Last November I was one of those people who believed "not in my family" would we ever hear that dreaded word "Cancer". It is true, it's been said "every family will be afflicted sooner or later". I got a call from my mom telling me that my daddy had Stage 3 Colon Cancer. My heart was crushed. In January I flew down to help take care of my daddy and be there for my mom. Never in my wildest dreams did I ever think I would be able to handle what I did , never did I think I would be strong enough to do things I'd never done before - you have to be a quick learner in every aspect of taking care of someone who is terminally ill. With the help of my sister Anita and BIL John, we made my dad comfortable and during his last days, he knew he was loved.
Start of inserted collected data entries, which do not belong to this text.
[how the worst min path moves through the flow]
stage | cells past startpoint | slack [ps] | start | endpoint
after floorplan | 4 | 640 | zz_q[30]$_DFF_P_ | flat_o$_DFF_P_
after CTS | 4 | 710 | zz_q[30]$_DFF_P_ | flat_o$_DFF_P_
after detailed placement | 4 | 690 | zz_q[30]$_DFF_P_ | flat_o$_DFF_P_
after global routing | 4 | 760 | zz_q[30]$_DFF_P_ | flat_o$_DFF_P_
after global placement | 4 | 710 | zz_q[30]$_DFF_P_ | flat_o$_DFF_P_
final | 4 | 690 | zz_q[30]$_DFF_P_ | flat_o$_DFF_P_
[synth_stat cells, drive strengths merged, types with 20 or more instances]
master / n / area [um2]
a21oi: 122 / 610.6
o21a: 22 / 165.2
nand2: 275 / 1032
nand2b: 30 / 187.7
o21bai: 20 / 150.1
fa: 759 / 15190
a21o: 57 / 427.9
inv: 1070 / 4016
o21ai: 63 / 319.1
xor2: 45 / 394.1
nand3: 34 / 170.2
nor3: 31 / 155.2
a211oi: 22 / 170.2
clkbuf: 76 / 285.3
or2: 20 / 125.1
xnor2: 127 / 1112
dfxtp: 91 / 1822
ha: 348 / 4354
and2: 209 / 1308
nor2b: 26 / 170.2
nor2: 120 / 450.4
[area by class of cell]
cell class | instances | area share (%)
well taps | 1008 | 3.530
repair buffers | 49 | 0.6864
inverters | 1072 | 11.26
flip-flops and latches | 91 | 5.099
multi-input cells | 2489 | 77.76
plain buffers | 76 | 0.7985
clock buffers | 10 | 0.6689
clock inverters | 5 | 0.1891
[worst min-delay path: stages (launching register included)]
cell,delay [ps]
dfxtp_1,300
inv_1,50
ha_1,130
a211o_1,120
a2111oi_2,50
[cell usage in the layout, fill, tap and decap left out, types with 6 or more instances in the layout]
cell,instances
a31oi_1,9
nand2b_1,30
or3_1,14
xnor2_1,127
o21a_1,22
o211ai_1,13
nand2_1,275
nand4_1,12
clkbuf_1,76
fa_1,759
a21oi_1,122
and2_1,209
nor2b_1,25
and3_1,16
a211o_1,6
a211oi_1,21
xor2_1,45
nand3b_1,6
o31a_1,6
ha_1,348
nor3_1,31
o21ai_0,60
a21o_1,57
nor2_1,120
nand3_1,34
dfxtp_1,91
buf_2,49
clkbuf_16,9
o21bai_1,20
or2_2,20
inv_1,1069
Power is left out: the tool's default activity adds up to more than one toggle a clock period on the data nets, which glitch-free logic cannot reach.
File: config.mk
export PLATFORM = sky130hd
export DESIGN_NAME = goc_cordic_cell
export DESIGN_NICKNAME = d
export VERILOG_FILES = /design/src/rtl/core/goc_pkg.sv /design/src/rtl/core/goc_cordic_cell.sv
export SDC_FILE = /design/constraint.sdc
export NUM_CORES = 1
export LEC_CHECK = 0
export ABC_AREA = 1
export BUFFER_PORTS_ARGS = -buffer_cell sky130_fd_sc_hd__buf_2
export CAP_MARGIN = 15
export CORE_UTILIZATION = 30
export CTS_BUF_LIST = sky130_fd_sc_hd__clkbuf_4 sky130_fd_sc_hd__clkbuf_8 sky130_fd_sc_hd__clkbuf_16
export CTS_CLUSTER_SIZE = 30
export DETAILED_ROUTE_END_ITERATION = 6
export GPL_TIMING_DRIVEN = 1
export PLACE_DENSITY = 0.51
export SYNTH_ARGS = -nofsm -noshare
export SYNTH_HDL_FRONTEND = slang
export SYNTH_SLANG_ARGS = --single-unit
File: constraint.sdc
create_clock -name clk_i -period 1.5 [get_ports clk_i]
set_input_delay 0.225 -clock clk_i [delete_from_list [all_inputs] [get_ports clk_i]]
set_output_delay 0.225 -clock clk_i [all_outputs]
set_load 0.05 [all_outputs]
File: src/rtl/core/goc_pkg.sv
package goc_pkg;

  localparam int unsigned AngleTableLen = 24;
  localparam int unsigned CordicScaleShift = 14;
  localparam int unsigned VecW = 33;
  localparam int unsigned ZW = 26;
  localparam int unsigned AtanW = 22;
  localparam int unsigned DegW = 11;

  localparam logic [15:0] MinIntervalReset = 16'd200;
  localparam logic [3:0] TiltRatioReset = 4'd3;

  localparam int HalfTurnDeg = 180;
  localparam int QuarterTurnDeg = 90;
  localparam int FullTurnDeg = 360;
  localparam int Rot0Hi = 30;
  localparam int Rot0Lo = 330;
  localparam int Rot90Lo = 60;
  localparam int Rot90Hi = 120;
  localparam int Rot180Lo = 150;
  localparam int Rot180Hi = 210;
  localparam int Rot270Lo = 240;
  localparam int Rot270Hi = 300;
  localparam logic signed [ZW-1:0] HalfTurnQ16 = ZW'(HalfTurnDeg * 65536);
  localparam logic [ZW-1:0] RoundHalfQ16 = ZW'(32768);

  localparam logic [AtanW-1:0] AtanQ16 [AngleTableLen] = '{
    22'd2949120, 22'd1740967, 22'd919879, 22'd466945, 22'd234379, 22'd117304,
    22'd58666, 22'd29335, 22'd14668, 22'd7334, 22'd3667, 22'd1833,
    22'd917, 22'd458, 22'd229, 22'd115, 22'd57, 22'd29,
    22'd14, 22'd7, 22'd4, 22'd2, 22'd1, 22'd0
  };

  typedef enum logic [2:0] {
    ORIENT_ROT0    = 3'd0,
    ORIENT_ROT90   = 3'd1,
    ORIENT_ROT180  = 3'd2,
    ORIENT_ROT270  = 3'd3,
    ORIENT_INVALID = 3'd4
  } orient_e;

  typedef enum logic [1:0] {
    BASE_NONE = 2'd0,
    BASE_POS  = 2'd1,
    BASE_NEG  = 2'd2
  } base_e;

  typedef enum logic {
    REG_MIN_INTERVAL = 1'b0,
    REG_TILT_RATIO   = 1'b1
  } reg_e;

  typedef struct packed {
    logic                  vld;
    logic signed [VecW-1:0] a;
    logic signed [VecW-1:0] b;
    logic signed [ZW-1:0]   z;
  } vec_t;

endpackage

File: src/rtl/core/goc_cordic_cell.sv
module goc_cordic_cell
  import goc_pkg::*;
#(
  parameter int unsigned Step = 0
) (
  input  logic clk_i,
  input  logic rst_ni,
  input  vec_t vec_i,
  output vec_t vec_o
);

  vec_t vec_d, vec_q;
  logic signed [VecW-1:0] da, db;
  logic signed [ZW-1:0] dz;

  always_comb begin
    da = vec_i.b >>> Step;
    db = vec_i.a >>> Step;
    dz = $signed({{(ZW - AtanW){1'b0}}, AtanQ16[Step]});
    vec_d.vld = vec_i.vld;
    if (!vec_i.b[VecW-1]) begin
      vec_d.a = vec_i.a + da;
      vec_d.b = vec_i.b - db;
      vec_d.z = vec_i.z + dz;
    end else begin
      vec_d.a = vec_i.a - da;
      vec_d.b = vec_i.b + db;
      vec_d.z = vec_i.z - dz;
    end
  end

  always_ff @(posedge clk_i or negedge rst_ni) begin
    if (!rst_ni) begin
      vec_q <= '0;
    end else begin
      vec_q <= vec_d;
    end
  end

  assign vec_o = vec_q;

endmodule

==> results_tabular.tex <==
\begin{tabular}{lr}
\hline
Metric & Value \\
\hline
\multicolumn{2}{l}{\textbf{Final layout}} \\
\quad Sequential cell area in the final layout & 2300 um\^{}2 \\
\quad Fill cell instance count of the final layout & approximately 3500 \\
\quad Fraction of layout cells with a size suffix above 1 & 43.2\% \\
\quad Net count of the finished layout & between 2000 and 3000 \\
\quad Antenna Diode Count & 0 \\
\quad Signed area change from the synthesized netlist to the final layout & 64.2\% \\
\quad Area taken by multi-input logic gates & between 8000 and 9000 um\^{}2 \\
\quad Largest register FFs & 92 \\
\quad Cell Count, Final, Fillers Out & 2749 \\
\multicolumn{2}{l}{\textbf{Run status}} \\
\quad Failing checks & setup timing \\
\quad Outcome & complete, but fails checks \\
\multicolumn{2}{l}{\textbf{Routing}} \\
\quad DRT Wirelength & around 41 mm \\
\quad Post-detailed-route wirelength per cell & around 15 um \\
\quad Highest layer used for signal routing & met4 \\
\quad Metal2 WL & 18.8 mm \\
\quad DRT met1 WL & about 20 mm \\
\quad Routed via count & 12500 \\
\quad Post-route antenna net violation count & 0 \\
\quad Vias per Instance & 4.55 \\
\quad Routed wire length on met3 & 1.77 mm \\
\quad Remaining DRCs & 0 \\
\quad Number of detailed-routing iterations run before antenna repair & 7 \\
\quad Iteration-0 DRC count of the detailed router & 635 \\
\multicolumn{2}{l}{\textbf{Setup path}} \\
\quad Crit. End Element & flip-flop \\
\quad Crit path required time & 1750 ps \\
\quad Critical Path Source Type & primary input \\
\quad End point of the critical path & vec\_o[71]\$\_DFF\_PN0\_ \\
\quad Worst setup path startpoint & vec\_i[37] \\
\quad Critical-path maximum fanout & 3 \\
\quad Kind of critical path & primary input to flip-flop \\
\quad CP Data Arrival Time & 1830 ps \\
\multicolumn{2}{l}{\textbf{Die}} \\
\quad DIE HEIGHT & between 150 and 200 um \\
\quad I/O pin count & between 150 and 200 \\
\quad Core Rows & 68 \\
\quad Effective utilization at floorplan & 30.6\% \\
\quad Placeable Area & between 30000 and 40000 um\^{}2 \\
\quad Die extent in x & 190 um \\
\quad Die ar. & 36200 um\^{}2 \\
\multicolumn{2}{l}{\textbf{Placement}} \\
\quad Placer congestion estimate & 0.919 \\
\quad Half-perimeter wire length after detailed placement & around 35 mm \\
\quad Cells after DPL & around 2700 \\
\quad Number of buffers added on ports & between 150 and 200 \\
\multicolumn{2}{l}{\textbf{Timing}} \\
\quad Crit path setup slack, layout & -75.0 ps \\
\quad Final Setup Violations & 13 \\
\quad Worst slew margin relative to its limit & 72.9\% \\
\quad Final-report hold violation count & 0 \\
\quad Unrepaired setup endpoints after global routing & yes \\
\quad Worst hold slack & 155 ps \\
\quad Number of pins with negative max-slew slack in the final report & 0 \\
\quad Maximum clock rate & 635 MHz \\
\quad Post-route fraction of the period consumed by the critical path & 105\% \\
\quad Post-route setup TNS & -264 ps \\
\quad Slew of the pin with the lowest slew margin & 406 ps \\
\quad Min Tclk post-route & 1570 ps \\
\multicolumn{2}{l}{\textbf{Global routing}} \\
\quad Number of antenna violations at the first check in global routing & 0 \\
\quad All-Layer GR Usage & 22.8\% \\
\quad Overflow after GRT & 0 \\
\quad Global-route wire length before repair & between 60 and 70 mm \\
\quad Maximum number of pins on one net before global-route repair & 62 \\
\quad Number of global-route vias before repair & roughly 12000 \\
\multicolumn{2}{l}{\textbf{Synth}} \\
\quad Synth area leaders & sky130\_fd\_sc\_hd\_\_nand2\_1 (23\%), sky130\_fd\_sc\_hd\_\_dfrtp\_1 (22\%), sky130\_fd\_sc\_hd\_\_ha\_1 (13\%) \\
\quad Number of warnings reported in the yosys synthesis log & 0 \\
\quad Area share of the largest cell type after synthesis & 23.2\% \\
\quad Number of instances in the synthesized netlist & 1780 \\
\quad Flop and latch count out of synthesis & around 90 \\
\quad Mapped Area & 10600 um\^{}2 \\
\quad Largest area contributor in the netlist & sky130\_fd\_sc\_hd\_\_nand2\_1 \\
\quad Count of different cell masters after synthesis & 37 \\
\quad Average instance area after synthesis & 5.97 um\^{}2 \\
\quad Post-synth net total & 1992 \\
\quad Share of the yosys chip area belonging to registers & between 20\% and 30\% \\
\multicolumn{2}{l}{\textbf{CTS}} \\
\quad Max clock buf depth & 2 \\
\quad H-tree depth reported by CTS & 3 \\
\quad Num CTS Buffers & 9 \\
\quad Clock edge transition at the registers on the reported setup and hold paths & 90 ps \\
\quad Clock Sinks & 92 \\
\quad Clock tree from TritonCTS & built \\
\quad Clock root buffer master & sky130\_fd\_sc\_hd\_\_clkbuf\_16 \\
\multicolumn{2}{l}{\textbf{Job}} \\
\quad \# Max-Cap Violations & 0 \\
\multicolumn{2}{l}{\textbf{Pwr}} \\
\quad Worst voltage drop across the vdd grid & 576 uV \\
\quad Reg power frac & between 20\% and 30\% \\
\quad Int Pwr & 6.93 mW \\
\quad Comb power frac & between 50\% and 60\% \\
\quad Proportion of total power due to net switching & a little under half \\
\quad Net switching power & about 6.3 mW \\
\quad Clock network fraction of design power & 18.3\% \\
\quad PD cells & 756 nW/um\^{}2 \\
\quad Cell leakage power & 9.56 nW \\
\multicolumn{2}{l}{\textbf{Min path}} \\
\quad Min-Delay Path Class & primary input to flip-flop \\
\quad Number of cells on the worst hold path & 3 \\
\hline
\end{tabular}
[power by group through the flow]
stage                     clock network, mW  logic [mW]  registers [mW]
after global routing                   2.60        8.41            3.01
after floorplan                           0        2.92            4.37
after CTS                              2.51        7.20            2.98
after detailed placement                  0        6.89            3.02
final                                  2.41        7.80            2.97
after global placement                    0        6.86            3.02
[layout by cell type (no fill, tap or decap), types with 5 or more instances in the layout]
| master | netlist | final |
|---|---|---|
| sky130_fd_sc_hd__inv_8 | 0 | 5 |
| sky130_fd_sc_hd__o22ai_1 | 7 | 7 |
| sky130_fd_sc_hd__buf_8 | 0 | 7 |
| sky130_fd_sc_hd__nand3_2 | 4 | 15 |
| sky130_fd_sc_hd__nor2_4 | 2 | 48 |
| sky130_fd_sc_hd__inv_4 | 0 | 9 |
| sky130_fd_sc_hd__nand2_2 | 13 | 141 |
| sky130_fd_sc_hd__buf_6 | 3 | 31 |
| sky130_fd_sc_hd__nand4_1 | 18 | 18 |
| sky130_fd_sc_hd__nand3_4 | 0 | 10 |
| sky130_fd_sc_hd__inv_1 | 355 | 301 |
| sky130_fd_sc_hd__buf_4 | 21 | 307 |
| sky130_fd_sc_hd__dlygate4sd3_1 | 0 | 18 |
| sky130_fd_sc_hd__nor2_1 | 106 | 49 |
| sky130_fd_sc_hd__a21oi_1 | 77 | 31 |
| sky130_fd_sc_hd__ha_4 | 0 | 35 |
| sky130_fd_sc_hd__nor3_4 | 0 | 5 |
| sky130_fd_sc_hd__nor2_2 | 12 | 23 |
| sky130_fd_sc_hd__nand3_1 | 161 | 140 |
| sky130_fd_sc_hd__nand2_4 | 3 | 41 |
| sky130_fd_sc_hd__o21bai_1 | 12 | 11 |
| sky130_fd_sc_hd__ha_1 | 113 | 76 |
| sky130_fd_sc_hd__o21ai_0 | 38 | 23 |
| sky130_fd_sc_hd__nand2_1 | 656 | 488 |
| sky130_fd_sc_hd__nor3_2 | 5 | 6 |
| sky130_fd_sc_hd__xor2_1 | 24 | 21 |
| sky130_fd_sc_hd__a21oi_2 | 3 | 35 |
| sky130_fd_sc_hd__a21oi_4 | 0 | 14 |
| sky130_fd_sc_hd__o21ai_1 | 1 | 12 |
| sky130_fd_sc_hd__inv_2 | 5 | 44 |
| sky130_fd_sc_hd__dfrtp_1 | 92 | 92 |
| sky130_fd_sc_hd__o21a_1 | 5 | 5 |
| sky130_fd_sc_hd__buf_2 | 12 | 162 |
| sky130_fd_sc_hd__buf_12 | 0 | 17 |
| sky130_fd_sc_hd__clkbuf_16 | 0 | 9 |
[stage by stage]
stage                     total power, mW  utilization, %  worst slack, ps  cell area (um^2)
final                                13.2            50.3            -75.0             17500
after global routing                 14.0            50.3             -124             17500
after floorplan                      7.29               -             -121             11600
after detailed placement             9.92            43.5             -692             15100
after CTS                            12.7            46.4            -33.8             16100
after global placement               9.88            43.5             -654             15100
[final cells by class]
type	count	share of cell area, %
repair buffers	543	23.5
well taps	455	3.26
clock inverters	7	0.459
inverters	361	8.31
clock buffers	9	1.29
multi-input cells	1282	50.0
flip-flops and latches	92	13.2
[cells in the mapped netlist (all sizes together)]
cell type,n
fa,4
xnor2,3
nand4,18
o21bai,12
a21o,2
o2111ai,1
o21a,5
nand3b,1
a31oi,3
dfrtp,92
and3,1
buf,39
clkbuf,6
inv,360
ha,113
nand2,672
o22ai,7
o31ai,1
nor3,11
xor2,24
nand3,165
clkinv,1
nor2,120
a21oi,80
o21ai,39
[kinds of logic after synthesis]
group                    share of synthesized area (%)
XOR/XNOR                                          2.23
flip-flops                                        21.7
AND/OR/NAND/NOR                                   38.8
AO/OA/AOI/OAI                                     7.79
adder cells (fa/ha/maj)                           14.1
buffers and inverters                             15.4
[routing by layer]
layer / global-route usage (%) / up-vias
met4: 5.48 / 0
met1: 31.9 / 5725
met3: 2.16 / 33
met5: 0 / -
met2: 37.5 / 304
li1: - / 6434
[how the worst min path moves through the flow]
stage                   start  slack (ps)                   to
finish              vec_i[59]         160  vec_o[26]$_DFF_PN0_
global route        vec_i[59]         160  vec_o[26]$_DFF_PN0_
global placement       rst_ni         190  vec_o[12]$_DFF_PN0_
CTS                 vec_i[59]         140  vec_o[26]$_DFF_PN0_
detailed placement     rst_ni         190  vec_o[12]$_DFF_PN0_
floorplan              rst_ni         -70   vec_o[0]$_DFF_PN0_
[worst max-delay path, stage by stage]
cell and delay [ps]:
sky130_fd_sc_hd__buf_12 90, sky130_fd_sc_hd__inv_12 30, sky130_fd_sc_hd__ha_4 280, sky130_fd_sc_hd__buf_4 120
sky130_fd_sc_hd__nand2_4 70, sky130_fd_sc_hd__nor2_4 90, sky130_fd_sc_hd__inv_2 70, sky130_fd_sc_hd__nor3_4 240
sky130_fd_sc_hd__nand2_2 110, sky130_fd_sc_hd__nand2_4 120, sky130_fd_sc_hd__buf_4 120, sky130_fd_sc_hd__xor2_1 140
sky130_fd_sc_hd__o21ai_1 110
[repair_timing]
| item | 4_1_cts | 5_1_grt |
|---|---|---|
| resized for setup | 127 | 310 |
| setup endpoints to repair | 46 | 51 |
| endpoints found under the hold margin | 44 | 0 |
| hold buffers | 18 | 0 |
| setup buffers | 12 | 33 |
| pin swaps | 42 | 115 |
Power figures use the tool's default switching activity.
A bit about my daddy. My Daddy, Peter Russell Boyce, was a quiet, private man and ever the English gentleman.. He was raised in England and at the age of 16 came to the US. He served in the USAF for 24 years and another 30+ years he worked for the Civil Service. He met my mother in 1952 when I was just 2 months old and married her 2 weeks later. He gave me the lust for travel as we were lucky enough to travel all through the United States and live in places like Lybia and Spain. Holding his hand and promising him I would never ever forget him, he passed away on March 16th, exactly one month after his 87th Birthday.
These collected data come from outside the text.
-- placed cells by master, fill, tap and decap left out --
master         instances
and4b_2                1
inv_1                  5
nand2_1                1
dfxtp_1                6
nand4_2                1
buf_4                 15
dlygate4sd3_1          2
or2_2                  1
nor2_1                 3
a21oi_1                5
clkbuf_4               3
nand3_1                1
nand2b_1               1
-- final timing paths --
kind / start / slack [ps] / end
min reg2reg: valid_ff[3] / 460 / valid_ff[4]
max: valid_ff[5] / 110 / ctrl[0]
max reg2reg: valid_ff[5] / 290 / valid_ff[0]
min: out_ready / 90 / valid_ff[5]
At the age of 40 I met my Biological father, Nicholas Philip Chantiles for the first time. I found out about him when I was 18 and it was then that I found out that my real name was not Barbara Lee , but Nicki Lee ...... hence me going by 2 different names . Meeting him was so very exciting - not only did I finally look like someone, I found out that I was of Greek heritage. Nick was "Dad" to me. He welcomed me into his life with open arms as did my whole Greek family. For my 50th Birthday he took me to Greece for 2 weeks to meet all of my Greek relatives, a trip that will forever be in my heart. I was lucky enough to spend a lot of time getting to know him and learning about a family I had never known. Sadly, My "Dad" Nick passed away just 2 months after my "Daddy" on May 29th.
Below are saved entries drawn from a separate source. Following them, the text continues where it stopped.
File: src/sv/cdlh_pkg.sv
package cdlh_pkg;

   // Default number of function slots.
   localparam int FUNC_SLOTS_DEF = 8;

   // Operation codes on the request channel.
   localparam logic [1:0] OP_TICK  = 2'd0;
   localparam logic [1:0] OP_FRAME = 2'd1;
   localparam logic [1:0] OP_ARM   = 2'd2;
   localparam logic [1:0] OP_READ  = 2'd3;

   // Result kinds on the response channel.
   localparam logic [1:0] KIND_FRAME  = 2'd0;
   localparam logic [1:0] KIND_KEY    = 2'd1;
   localparam logic [1:0] KIND_STATUS = 2'd2;

   // Function slot status codes.
   localparam logic [2:0] SLOT_IDLE    = 3'd0;
   localparam logic [2:0] SLOT_WAIT    = 3'd1;
   localparam logic [2:0] SLOT_DONE    = 3'd2;
   localparam logic [2:0] SLOT_PARTIAL = 3'd3;
   localparam logic [2:0] SLOT_ERROR   = 3'd4;

   // Configuration register indexes.
   localparam logic [2:0] CSR_SYNC_TX_ID    = 3'd0;
   localparam logic [2:0] CSR_SYNC_REPLY_ID = 3'd1;
   localparam logic [2:0] CSR_KEYPRESS_ID   = 3'd2;
   localparam logic [2:0] CSR_REPLY_MASK    = 3'd3;
   localparam logic [2:0] CSR_TIMEOUT       = 3'd4;
   localparam logic [2:0] CSR_KEY_HOLD_MASK = 3'd5;
   localparam logic [2:0] CSR_FILLER        = 3'd6;

   // Configuration reset values.
   localparam logic [10:0] SYNC_TX_ID_RST    = 11'd991;
   localparam logic [10:0] SYNC_REPLY_ID_RST = 11'd975;
   localparam logic [10:0] KEYPRESS_ID_RST   = 11'd169;
   localparam logic [10:0] REPLY_MASK_RST    = 11'd1024;
   localparam logic [6:0]  TIMEOUT_RST       = 7'd5;
   localparam logic [7:0]  KEY_HOLD_MASK_RST = 8'd128;
   localparam logic [7:0]  FILLER_RST        = 8'd129;

   // Protocol bytes.
   localparam logic [7:0] B_KEEPALIVE  = 8'h79;
   localparam logic [7:0] B_SYNC_REQ   = 8'h7A;
   localparam logic [7:0] B_SYNC_OK0   = 8'h61;
   localparam logic [7:0] B_SYNC_OK1   = 8'h11;
   localparam logic [7:0] B_SYNC_SUB   = 8'h1A;
   localparam logic [7:0] B_SYNC_ACK0  = 8'h70;
   localparam logic [7:0] B_ALIVE      = 8'h69;
   localparam logic [7:0] B_ACK        = 8'h74;
   localparam logic [7:0] B_PARTIAL0   = 8'h30;
   localparam logic [7:0] B_KEY0       = 8'h03;
   localparam logic [7:0] B_KEY1       = 8'h89;
   localparam logic [7:0] B_SYNC_FILL  = 8'h81;
   localparam logic [7:0] B_ONE        = 8'h01;
   localparam logic [7:0] B_ZERO       = 8'h00;
   localparam logic [15:0] KEY_PLAIN_A = 16'h0101;
   localparam logic [15:0] KEY_PLAIN_B = 16'h0141;

   // Controller states.
   typedef enum logic [2:0] {
      ST_IDLE,
      ST_DECODE,
      ST_SRCH_RD,
      ST_SRCH_CMP,
      ST_RD_WAIT,
      ST_EMIT_A,
      ST_EMIT_B
   } state_type;

   // Class of the captured request.
   typedef enum logic [2:0] {
      CLS_TICK,
      CLS_SYNC_ACK,
      CLS_REPLY,
      CLS_KEY,
      CLS_ACK,
      CLS_DROP,
      CLS_ARM,
      CLS_READ
   } cls_type;

   // Result selected into the output register.
   typedef enum logic [2:0] {
      RES_KEEPALIVE,
      RES_SYNC_REQ,
      RES_SYNC_ACK,
      RES_KEY,
      RES_ACK,
      RES_STATUS
   } res_type;

   // Commands from the controller to the datapath.
   typedef struct packed {
      logic    capture;
      logic    exec;
      logic    rd_en;
      logic    rd_search;
      logic    idx_inc;
      logic    settle;
      logic    stat_load;
      logic    load_out;
      res_type res_sel;
      logic    out_last;
   } cmd_type;

   // Status from the datapath to the controller.
   typedef struct packed {
      cls_type cls;
      logic    second;
      logic    out_free;
      logic    in_range;
      logic    slot_hit;
      logic    idx_last;
   } sts_type;

endpackage

File: src/sv/cdlh_ctrl.sv
module cdlh_ctrl (
   input  logic              clock,
   input  logic              reset,
   input  logic              req_tvalid,
   output logic              req_tready,
   input  cdlh_pkg::sts_type sts,
   output cdlh_pkg::cmd_type cmd
);

   cdlh_pkg::state_type state_ff;
   cdlh_pkg::state_type state_in;

   // State register.
   always_ff @(posedge clock) begin
      if (reset) begin
         state_ff <= cdlh_pkg::ST_IDLE;
      end else begin
         state_ff <= state_in;
      end
   end

   // Next state.
   always_comb begin
      state_in = state_ff;
      unique case (state_ff)
         cdlh_pkg::ST_IDLE: begin
            if (req_tvalid) state_in = cdlh_pkg::ST_DECODE;
         end
         cdlh_pkg::ST_DECODE: begin
            unique case (sts.cls)
               cdlh_pkg::CLS_REPLY: state_in = cdlh_pkg::ST_SRCH_RD;
               cdlh_pkg::CLS_DROP:  state_in = cdlh_pkg::ST_IDLE;
               cdlh_pkg::CLS_READ: begin
                  state_in = sts.in_range ? cdlh_pkg::ST_RD_WAIT : cdlh_pkg::ST_EMIT_A;
               end
               default: state_in = cdlh_pkg::ST_EMIT_A;
            endcase
         end
         cdlh_pkg::ST_SRCH_RD: begin
            state_in = cdlh_pkg::ST_SRCH_CMP;
         end
         cdlh_pkg::ST_SRCH_CMP: begin
            if (sts.slot_hit || sts.idx_last) state_in = cdlh_pkg::ST_IDLE;
            else state_in = cdlh_pkg::ST_SRCH_RD;
         end
         cdlh_pkg::ST_RD_WAIT: begin
            state_in = cdlh_pkg::ST_EMIT_A;
         end
         cdlh_pkg::ST_EMIT_A: begin
            if (sts.out_free) begin
               if (sts.cls == cdlh_pkg::CLS_TICK && sts.second) begin
                  state_in = cdlh_pkg::ST_EMIT_B;
               end else begin
                  state_in = cdlh_pkg::ST_IDLE;
               end
            end
         end
         cdlh_pkg::ST_EMIT_B: begin
            if (sts.out_free) state_in = cdlh_pkg::ST_IDLE;
         end
         default: state_in = cdlh_pkg::ST_IDLE;
      endcase
   end

   // Commands to the datapath.
   always_comb begin
      cmd = '0;
      cmd.res_sel = cdlh_pkg::RES_STATUS;
      req_tready = 1'b0;
      unique case (state_ff)
         cdlh_pkg::ST_IDLE: begin
            req_tready = 1'b1;
            cmd.capture = req_tvalid;
         end
         cdlh_pkg::ST_DECODE: begin
            cmd.exec = 1'b1;
            cmd.rd_en = (sts.cls == cdlh_pkg::CLS_READ) && sts.in_range;
         end
         cdlh_pkg::ST_SRCH_RD: begin
            cmd.rd_en = 1'b1;
            cmd.rd_search = 1'b1;
         end
         cdlh_pkg::ST_SRCH_CMP: begin
            cmd.settle = sts.slot_hit;
            cmd.idx_inc = !sts.slot_hit && !sts.idx_last;
         end
         cdlh_pkg::ST_RD_WAIT: begin
            cmd.stat_load = 1'b1;
         end
         cdlh_pkg::ST_EMIT_A: begin
            cmd.load_out = sts.out_free;
            cmd.out_last = !(sts.cls == cdlh_pkg::CLS_TICK && sts.second);
            unique case (sts.cls)
               cdlh_pkg::CLS_TICK:     cmd.res_sel = cdlh_pkg::RES_KEEPALIVE;
               cdlh_pkg::CLS_SYNC_ACK: cmd.res_sel = cdlh_pkg::RES_SYNC_ACK;
               cdlh_pkg::CLS_KEY:      cmd.res_sel = cdlh_pkg::RES_KEY;
               cdlh_pkg::CLS_ACK:      cmd.res_sel = cdlh_pkg::RES_ACK;
               default:                cmd.res_sel = cdlh_pkg::RES_STATUS;
            endcase
         end
         cdlh_pkg::ST_EMIT_B: begin
            cmd.load_out = sts.out_free;
            cmd.out_last = 1'b1;
            cmd.res_sel = cdlh_pkg::RES_SYNC_REQ;
         end
         default: begin
            req_tready = 1'b0;
         end
      endcase
   end

   // The output register is never loaded while it still holds an untaken result.
   a_load_when_free: assert property (@(posedge clock) disable iff (reset)
      cmd.load_out |-> sts.out_free)
      else $error("output register loaded while occupied");

   // An accepted transaction is decoded in the following cycle.
   a_accept_decode: assert property (@(posedge clock) disable iff (reset)
      (state_ff == cdlh_pkg::ST_IDLE) && req_tvalid |=> state_ff == cdlh_pkg::ST_DECODE)
      else $error("accepted transaction not decoded");

   // The sync request is only sent by a tick that asked for one.
   a_second_frame: assert property (@(posedge clock) disable iff (reset)
      (state_ff == cdlh_pkg::ST_EMIT_B) |-> sts.second && sts.cls == cdlh_pkg::CLS_TICK)
      else $error("second frame without sync request");

endmodule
Life has a way of taking and giving. I truly believe that these 2 wonderful men have made me who I am and I'm so very grateful and proud to be called their daughter - Barbara or Nicki . They are both now at peace and free from any pain and I know in my heart they would want me to go on and enjoy life. The tears will continue to flow, my heart will slowly mend but the love I have for my Daddy and my Dad will never end. I promise, I will never forget you and will always love you both ... thank you for being my fathers.